À quelques jours de là, le docteur Rivière montrait Marianne à la supérieure.

Derrière les lits où les malades commençaient à guérir, la surveillante se reprenait à la vie.

C’était bien toujours la prisonnière pensive et sérieuse ; mais dans ses grands yeux profonds le courage avait rallumé son étincelle ; sur ses traits purs, l’amer découragement avait fait place à une expression de sereine énergie.

— Eh bien, ma sœur, que dites-vous de notre infirmière ? demanda-t-il à la religieuse, il me semble qu’elle entre en convalescence.

— Notre neuvaine est terminée depuis deux jours, docteur, répondit celle-ci, ayez encore le triste courage de nier la puissance de Dieu et de ne pas croire aux miracles !…

Le médecin sourit doucement.

— Chère sœur, dit-il, au dieu qui a fait ce miracle-là, je crois de toute mon âme ; il est aussi vieux que le monde, et il en fera bien d’autres.

— Enfin, vous voilà presque converti ! vous l’avouez !

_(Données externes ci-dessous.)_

Source: an optimization exercise on an open RTL-to-GDS flow (aim: small area, a short achievable clock period and few clock cycles). Production flows keep margins and buffers that such runs may drop. In this exercise RTL edits were held to simulation tests only and were not proved equivalent to the original. Power is estimated from default activity; no workload was simulated.

==> job 5159: inputs <==
==> flow/design.v (excerpt) <==
module twocan_bpk (
    input  wire         clk,
    input  wire         rst,         
    input  wire         req_valid,
    input  wire [127:0] req,
    output wire         req_ready,
    output reg          rsp_valid,
    output wire [127:0] rsp
);
    localparam BV_MAX  = 512;
    localparam TXT_MAX = 86;
    localparam OP_NOP    = 8'h00, OP_HDEC  = 8'h01, OP_HENC  = 8'h02;
    localparam OP_NEW    = 8'h20, OP_GETI  = 8'h21, OP_PUTI  = 8'h22;
    localparam OP_GETS   = 8'h23, OP_PUTS  = 8'h24, OP_PUTD  = 8'h25;
    localparam OP_TCLR   = 8'h28, OP_TPUSH = 8'h29, OP_TGET  = 8'h2A;
    localparam OP_DEC6   = 8'h30, OP_ENC6  = 8'h31, OP_A2B   = 8'h32;
    localparam OP_B2A    = 8'h33, OP_TYPE  = 8'h34;
    localparam OP_STAT   = 8'hF0, OP_RESET = 8'hFF;
    localparam ST_OK = 8'h00, ST_ILLEGAL = 8'h80, ST_PGN_RANGE = 8'h81, ST_RANGE = 8'h82;
    localparam ST_VALUE = 8'h83, ST_BAD_ARMOR = 8'h84, ST_AIS_TYPE = 8'h85, ST_UNIMPL = 8'h87;
    localparam S_IDLE = 2'd0, S_GSTR = 2'd1, S_PSTR = 2'd2;
    localparam NW = BV_MAX / 32;     
    reg [31:0]       bvw [0:NW-1];   
    reg [9:0]        bvlen;
    reg [7:0]        txt [0:TXT_MAX-1];
    reg [6:0]        txtlen;
    reg [1:0]  state;
    reg [9:0]  pos;                  
    reg [9:0]  left;                 
    reg [6:0]  gi;                   
    reg [4:0]  grp;                  
    reg [6:0]  lastnz;               
    reg [29:0] ps_buf;               
    reg        b2a_md;               
    reg        a2b_md;               
    reg [29:0] gs_buf;               
    reg [119:0] rsp_f;               
    reg [7:0]   rsp_st;
    reg         rsp_z;               
    reg         rsp_gi;              
    reg  [5:0]  rsp_gb;              
    wire [31:0] gw = rsp_f[55:24];
    reg  [31:0] gw_rev, gm;          
    integer gk;
    always @* for (gk = 0; gk < 32; gk = gk + 1) begin
        gw_rev[gk] = gw[31 - gk];
  ...
clock: 10.0 ns
lec_check: 0
cap_margin: 20
core_margin: 2
core_utilization: 25
place_density: 0.4
setup_slack_margin: 4
slew_margin: 20
tns_end_percent: 5
run.sh (not shown) runs the stock make flow with config.mk's settings and CLKGATE_MAP_FILE= SYNTH_SCRIPT=/design/flow/synth_recipe.tcl, a recipe that flattens the netlist after the stock synthesis.
==> job 3446: changes against job 5159 <==
--- a/flow/design.v
+++ b/flow/design.v
@@ -30,17 +30,21 @@
     reg [6:0]  gi;                   
     reg [4:0]  grp;                  
     reg [6:0]  lastnz;               
     reg [29:0] ps_buf;               
     reg        b2a_md;               
+    reg [9:0]  txt6;                 
+    reg [9:0]  gi6, lastnz6;         
     reg        a2b_md;               
     reg [29:0] gs_buf;               
     reg [119:0] rsp_f;               
     reg [7:0]   rsp_st;
     reg         rsp_z;               
     reg         rsp_gi;              
     reg  [5:0]  rsp_gb;              
+    reg         rsp_tg;              
+    reg  [2:0]  rsp_tl;              
     wire [31:0] gw = rsp_f[55:24];
     reg  [31:0] gw_rev, gm;          
     integer gk;
     always @* for (gk = 0; gk < 32; gk = gk + 1) begin
         gw_rev[gk] = gw[31 - gk];
@@ -48,11 +52,22 @@
     end
     wire [31:0] gv_s = gw_rev >> (~rsp_gb[4:0]);
     wire [31:0] gv   = rsp_gb[5] ? gw_rev : {1'b0, gv_s[31:1]};
     wire        gq0  = &(gw | ~gm);                          
     wire        gq1  = ~gw[0] & (&(gw[31:1] | ~gm[31:1]));   
-    wire [119:0] rsp_fo = rsp_gi ? {rsp_f[119:58], gq1, gq0, gv, rsp_f[23:0]} : rsp_f;
+    reg  [7:0]  tg_chr;
+    always @* begin
+        case (rsp_tl)
+            3'd0: tg_chr = rsp_f[63:56];
+            3'd1: tg_chr = rsp_f[55:48];
+            3'd2: tg_chr = rsp_f[47:40];
+            3'd3: tg_chr = rsp_f[39:32];
+            default: tg_chr = rsp_f[31:24];
+        endcase
+    end
+    wire [119:0] rsp_fo = rsp_gi ? {rsp_f[119:58], gq1, gq0, gv, rsp_f[23:0]} :
+                          rsp_tg ? {64'd0, 24'd0, tg_chr, rsp_f[23:0]} : rsp_f;
     assign rsp = {rsp_fo & {120{~rsp_z}}, rsp_st};
     wire idle = (state == S_IDLE);
     assign req_ready = idle;
     wire accept = req_valid && idle;
     wire [7:0]  op = req[7:0];
@@ -128,11 +143,10 @@
     endfunction
     wire [4:0] tlt;              
     generate for (g = 0; g < 5; g = g + 1) begin : g_tlt
         assign tlt[g] = gtc({5'd0, txtlen}, g);
     end endgenerate
-    wire [9:0] txt6 = {txtlen, 2'b00} + {1'b0, txtlen, 1'b0};
     localparam NG = (TXT_MAX + 4) / 5;
     reg [4:0] fa_g;              
     reg [2:0] fa_l;              
     integer dq;
     always @* begin
@@ -155,20 +169,10 @@
             end
         end
     end endgenerate
     wire [4:0]  tr_g   = idle ? fa_g : (grp + 5'd1);
     wire [39:0] tr_grp = tgrp[tr_g];
-    reg  [7:0]  tr_chr;
-    always @* begin
-        case (fa_l)
-            3'd0: tr_chr = tr_grp[39:32];
-            3'd1: tr_chr = tr_grp[31:24];
-            3'd2: tr_chr = tr_grp[23:16];
-            3'd3: tr_chr = tr_grp[15:8];
-            default: tr_chr = tr_grp[7:0];
-        endcase
-    end
     wire [15:0] dec_fa, dec_pos;
     generate for (k = 0; k < 16; k = k + 1) begin : g_dec
         assign dec_fa[k]  = (fa[8:5] == k);
         assign dec_pos[k] = (pos[8:5] == k);
     end endgenerate
@@ -243,14 +247,10 @@
     always @* for (mj = 0; mj < 32; mj = mj + 1)
         m_len[mj] = gtc({6'd0, fb[5:0]}, mj);
     wire        puti_big = |(fw & ~m_len);
     wire [5:0] typ = {bvw[0][0], bvw[0][1], bvw[0][2], bvw[0][3], bvw[0][4], bvw[0][5]};
     wire       typ_bad = (typ == 6'd0) || gtc({6'd0, typ}, 12'd27);
-    wire [19:0] b2a_mul = ({10'd0, bvlen} + 20'd5) * 20'd683;
-    wire [6:0]  b2a_m   = b2a_mul[18:12];                    
-    wire [9:0]  b2a_m6  = {b2a_m, 2'b00} + {1'b0, b2a_m, 1'b0};
-    wire [2:0]  b2a_pad = b2a_m6[2:0] - bvlen[2:0];
     wire        a2b_rng = gtc(fa, 12'd5) || (txtlen == 7'd0 && fa[2:0] != 3'd0) ||
                           (txtlen == TXT_MAX && !fa[2]);
     wire [9:0]  txt6_1 = txt6 - 10'd1, txt6_2 = txt6 - 10'd2, txt6_3 = txt6 - 10'd3;
     wire [9:0]  txt6_4 = txt6 - 10'd4, txt6_5 = txt6 - 10'd5;
     reg  [9:0]  a2b_len;
@@ -266,23 +266,23 @@
     end
     wire [31:0] raw_r =
           ({32{is_geti}} & rw)
         | ({32{is_hdec}} & {15'd0, dec_pgn})
         | ({32{is_henc}} & enc_id)
-        | ({32{is_tget}} & {24'd0, tr_chr})
+        | ({32{is_tget}} & tr_grp[31:0])
         | ({32{is_dec6}} & {26'd0, armor_val(fw[7:0])})
         | ({32{is_enc6}} & {24'd0, armor_chr(fw[5:0])})
-        | ({32{is_b2a}}  & {29'd0, b2a_pad})
         | ({32{is_type}} & {26'd0, typ});
     wire [23:0] raw_n =
           ({24{is_new}}  & {12'd0, fb})
         | ({24{is_push}} & {17'd0, txtlen + 7'd1})
         | ({24{is_tget}} & {17'd0, txtlen})
         | ({24{is_a2b}}  & {14'd0, a2b_len})
-        | ({24{is_b2a}}  & {17'd0, b2a_m});
+;
     wire [63:0] raw_q =
-          ({64{is_hdec}} & {45'd0, hb3[4:2], dec_dst, hb0});
+          ({64{is_hdec}} & {45'd0, hb3[4:2], dec_dst, hb0})
+        | ({64{is_tget}} & {56'd0, tr_grp[39:32]});
     reg ill;
     always @* begin
         case (op)
             OP_NOP, OP_TCLR, OP_B2A, OP_TYPE, OP_STAT, OP_RESET:
                       ill = !(za && zb && zw && zd);
@@ -336,43 +336,62 @@
     wire [5:0] gs_v [0:4];
     wire [4:0] gs_ok;            
     wire [4:0] gs_nz;
     generate for (k = 0; k < 5; k = k + 1) begin : g_lane
         assign gs_v[k]  = {gs_buf[6*k], gs_buf[6*k+1], gs_buf[6*k+2], gs_buf[6*k+3], gs_buf[6*k+4], gs_buf[6*k+5]};
-        assign gs_ok[k] = gtc({2'd0, ps_left}, 6 * (k + 1) - 1);
+        assign gs_ok[k] = gtc({2'd0, ps_left}, 6 * k);
         assign gs_nz[k] = gs_ok[k] && (gs_v[k] != 6'd0);
     end endgenerate
     wire       ps_last = !gtc({2'd0, ps_left}, 12'd30);
     reg  [6:0] gs_len;
+    reg  [9:0] gs_len6;
     always @* begin
         gs_len = lastnz;
-        if (gs_nz[0]) gs_len = gi + 7'd1;
-        if (gs_nz[1]) gs_len = gi + 7'd2;
-        if (gs_nz[2]) gs_len = gi + 7'd3;
-        if (gs_nz[3]) gs_len = gi + 7'd4;
-        if (gs_nz[4]) gs_len = gi + 7'd5;
+        gs_len6 = lastnz6;
+        if (gs_nz[0]) begin gs_len = gi + 7'd1; gs_len6 = gi6 + 10'd6;  end
+        if (gs_nz[1]) begin gs_len = gi + 7'd2; gs_len6 = gi6 + 10'd12; end
+        if (gs_nz[2]) begin gs_len = gi + 7'd3; gs_len6 = gi6 + 10'd18; end
+        if (gs_nz[3]) begin gs_len = gi + 7'd4; gs_len6 = gi6 + 10'd24; end
+        if (gs_nz[4]) begin gs_len = gi + 7'd5; gs_len6 = gi6 + 10'd30; end
     end
+    wire [2:0] b2a_cl = {2'd0, gtc({2'd0, left}, 0)} + {2'd0, gtc({2'd0, left}, 6)} +
+                        {2'd0, gtc({2'd0, left}, 12)} + {2'd0, gtc({2'd0, left}, 18)} +
+                        {2'd0, gtc({2'd0, left}, 24)};
+    reg  [2:0] b2a_c6l;           
+    reg  [9:0] b2a_m6;            
+    always @* begin
+        case (b2a_cl)
+            3'd1: begin b2a_c6l = 3'd6; b2a_m6 = gi6 + 10'd6;  end
+            3'd2: begin b2a_c6l = 3'd4; b2a_m6 = gi6 + 10'd12; end
+            3'd3: begin b2a_c6l = 3'd2; b2a_m6 = gi6 + 10'd18; end
+            3'd4: begin b2a_c6l = 3'd0; b2a_m6 = gi6 + 10'd24; end
+            3'd5: begin b2a_c6l = 3'd6; b2a_m6 = gi6 + 10'd30; end
+            default: begin b2a_c6l = 3'd0; b2a_m6 = gi6; end
+        endcase
+    end
+    wire [2:0] b2a_pad = b2a_c6l - left[2:0];
+    wire [6:0] b2a_m   = gi + {4'd0, b2a_cl};
     wire [29:0] ps_codes, ps_first;
     generate for (k = 0; k < 5; k = k + 1) begin : g_pc
         assign ps_codes[29 - 6*k -: 6] = (gtc({5'd0, ps_tl}, k) && gtc({5'd0, txtlen}, {5'd0, gi} + 12'd4)) ?
                                          (a2b_md ? armor_val(tr_grp[39 - 8*k -: 8]) : tr_grp[37 - 8*k -: 6]) : 6'd0;
         assign ps_first[29 - 6*k -: 6] = tlt[k] ? (is_a2b ? armor_val(txt[k]) : txt[k][5:0]) : 6'd0;
     end endgenerate
     wire        wp_en = idle ? ok_puti : (state == S_PSTR);
     wire [15:0] wp_dw = idle ? dec_fa : dec_pos;
     wire [4:0]  wp_s0 = idle ? fa[4:0] : pos[4:0];
-    wire [31:0] wl_s  = fw << (~fb[4:0]);
-    wire [31:0] wl_in = fb[5] ? fw : {wl_s[30:0], 1'b0};
-    wire [31:0] wl    = idle ? wl_in : {ps_buf, 2'b00};
+    wire [31:0] wraw  = idle ? fw : {ps_buf, 2'b00};
+    reg  [31:0] wu;
     wire [5:0]  wb    = idle ? fb[5:0] : (gtc({2'd0, left}, 12'd29) ? 6'd30 : left[5:0]);
-    reg  [31:0] wd, wm;          
+    reg  [31:0] wm;              
     integer wj;
     always @* for (wj = 0; wj < 32; wj = wj + 1) begin
-        wd[wj] = wl[31 - wj];
+        wu[wj] = wraw[31 - wj];
         wm[wj] = gtc({6'd0, wb}, wj);
     end
-    wire [63:0] wd_dbl = {wd, wd} << wp_s0;
+    wire [4:0]  wp_amt = idle ? (fa[4:0] + fb[4:0]) : pos[4:0];
+    wire [63:0] wd_dbl = {wu, wu} << wp_amt;
     wire [63:0] wm_dbl = {wm, wm} << wp_s0;
     wire [31:0] wp_rot = wd_dbl[63:32];
     wire [31:0] wm_rot = wm_dbl[63:32];
     reg  [31:0] wp_mlo, wp_mhi;
     integer wq;
@@ -417,33 +436,40 @@
         if (rst) begin
             state     <= S_IDLE;
             rsp_valid <= 1'b0;
             bvlen     <= 10'd0;
             txtlen    <= 7'd0;
+            txt6      <= 10'd0;
             any_bad_str <= 1'b0;
             any_bad_arm <= 1'b0;
         end else begin
             rsp_valid <= 1'b0;
             case (state)
                 S_IDLE: if (accept) begin
                     pos    <= is_gets ? (fa[9:0] + 10'd30) : is_b2a ? 10'd30 : is_a2b ? 10'd0 : fa[9:0];
                     gs_buf <= rw[29:0];
-                    left   <= is_b2a ? b2a_m6 : is_a2b ? a2b_len : fb[9:0];
+                    left   <= is_b2a ? bvlen : is_a2b ? a2b_len : fb[9:0];
+                    gi6    <= 10'd0;
+                    lastnz6 <= 10'd0;
                     b2a_md <= is_b2a;
                     a2b_md <= is_a2b;
                     ps_buf <= ps_first;
                     gi     <= 7'd0;
                     grp    <= 5'd0;
                     lastnz <= 7'd0;
                     if (ok_new)  bvlen  <= fb[9:0];
                     if (ok_a2b)  bvlen  <= a2b_len;
                     if (ok_tclr) txtlen <= 7'd0;
-                    if (ok_push) txtlen <= txtlen + 7'd1;
-                    if (ok_b2a)  txtlen <= b2a_m;
+                    if (ok_push) begin
+                        txtlen <= txtlen + 7'd1;
+                        txt6   <= txt6 + 10'd6;
+                    end
+                    if (ok_tclr) txt6 <= 10'd0;
                     if (ok_sres) begin
                         bvlen  <= 10'd0;
                         txtlen <= 7'd0;
+                        txt6   <= 10'd0;
                     end
                     if (ok_tclr || ok_sres || ok_gets || ok_b2a) begin
                         any_bad_str <= 1'b0;
                         any_bad_arm <= 1'b0;
                     end
@@ -454,29 +480,38 @@
                     rsp_f  <= {raw_q, raw_r, raw_n};
                     rsp_st <= st;
                     rsp_z  <= st_zero;
                     rsp_gi <= is_geti;
                     rsp_gb <= fb[5:0];
+                    rsp_tg <= is_tget;
+                    rsp_tl <= fa_l;
                     if (ok_gets || ok_b2a)
                         state <= S_GSTR;
                     else if (ok_puts || ok_a2b)
                         state <= S_PSTR;
                     else
                         rsp_valid <= 1'b1;
                 end
                 S_GSTR: begin
                     lastnz <= gs_len;
+                    lastnz6 <= gs_len6;
+                    gi6    <= gi6 + 10'd30;
                     gs_buf <= rw[29:0];
                     any_bad_str <= any_bad_str | (|lane_bs);
                     any_bad_arm <= any_bad_arm | (|lane_ba);
                     gi     <= gi + 7'd5;
                     grp    <= grp + 5'd1;
                     pos    <= pos + 10'd30;
                     left   <= left - 10'd30;
                     if (ps_last) begin
-                        if (!b2a_md) begin
+                        if (b2a_md) begin
+                            txtlen <= b2a_m;
+                            txt6   <= b2a_m6;
+                            rsp_f  <= {64'd0, 29'd0, b2a_pad, 17'd0, b2a_m};
+                        end else begin
                             txtlen <= gs_len;
+                            txt6   <= gs_len6;
                             rsp_f  <= {96'd0, 17'd0, gs_len};
                         end
                         rsp_valid <= 1'b1;
                         state     <= S_IDLE;
                     end
Settings changed: SETUP_SLACK_MARGIN 4 to 5.
==> notes <==
- Against job 5159, the flip-flop and latch count of job 3446 is higher by 33.
- Of job 5159 and job 3446, job 3446 has the higher utilization (gap 1.8 points).
- Between job 3446 and job 5159, the lower total power is in job 5159 (gap about 4%, measured against job 5159).
- Against job 5159, the worst hold slack of job 3446 is better by 0.042 ns.
- Combinational power: job 5159 is lower than job 3446 (13%).
- Of job 3446 and job 5159, job 5159 has the higher critical path depth (gap 6).
- Job 3446 completed, yet does not pass: capacitance limit, slew limit. Job 5159 finished with timing, DRC and antenna clean.
- Global-route usage: job 5159 is lower than job 3446 (0.32 points).
- In job 3446 the clock power is larger than in job 5159, by about 0.9%.
- Against job 5159, the non-clock buffer count of job 3446 is higher by 351.
- Of job 5159 and job 3446, job 3446 has the higher clock skew (gap 0.049 ns).
Testbench counts of job 5159, summed over its fixed seeds: cycles 9,926.
Testbench counts of job 3446, summed over its fixed seeds: cycles 9,926.

re-timing with driven ports:
The results above use ideal ports. As a check the final layouts listed here were re-extracted and re-timed, cells and wires unchanged. Step 1 sets driving cells, clkbuf_16 on the clock port and buf_2 on the other inputs (assumed; they add their load-dependent delay and slew). Step 2 moves the port delays by t, midway between the first and last clock arrival at a register: inputs arrive t later, outputs are due t later. That takes back most of the time a late clock gives input paths. Three values: ideal ports, drivers, drivers and shift; two values: the first two.
run	t (ns)	slack for setup (ns)	worst setup path at the end	latest minus earliest clock arrival (ns)
job 5159	0.994	3.328 / 3.328 / 2.765	input to register	0.069 / 0.069
job 3446	0.990	3.695 / 3.702 / 2.712	input to register	0.124 / 0.124
The setup slack of job 3446, which loses most, moves by +0.007 ns with the drivers and by -0.983 ns with both steps.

— Oh ! je n’ai jamais cessé de reconnaître la puissance infinie de cette religion-là, je vous le répète. Et cependant, hélas ! et à mon très grand regret, il y a bien longtemps que son culte m’est interdit…

Et il s’éloigna en riant, pendant que la sœur Saint-Jean ne le comprenait plus du tout, et assurait que sa vieille cervelle déménageait.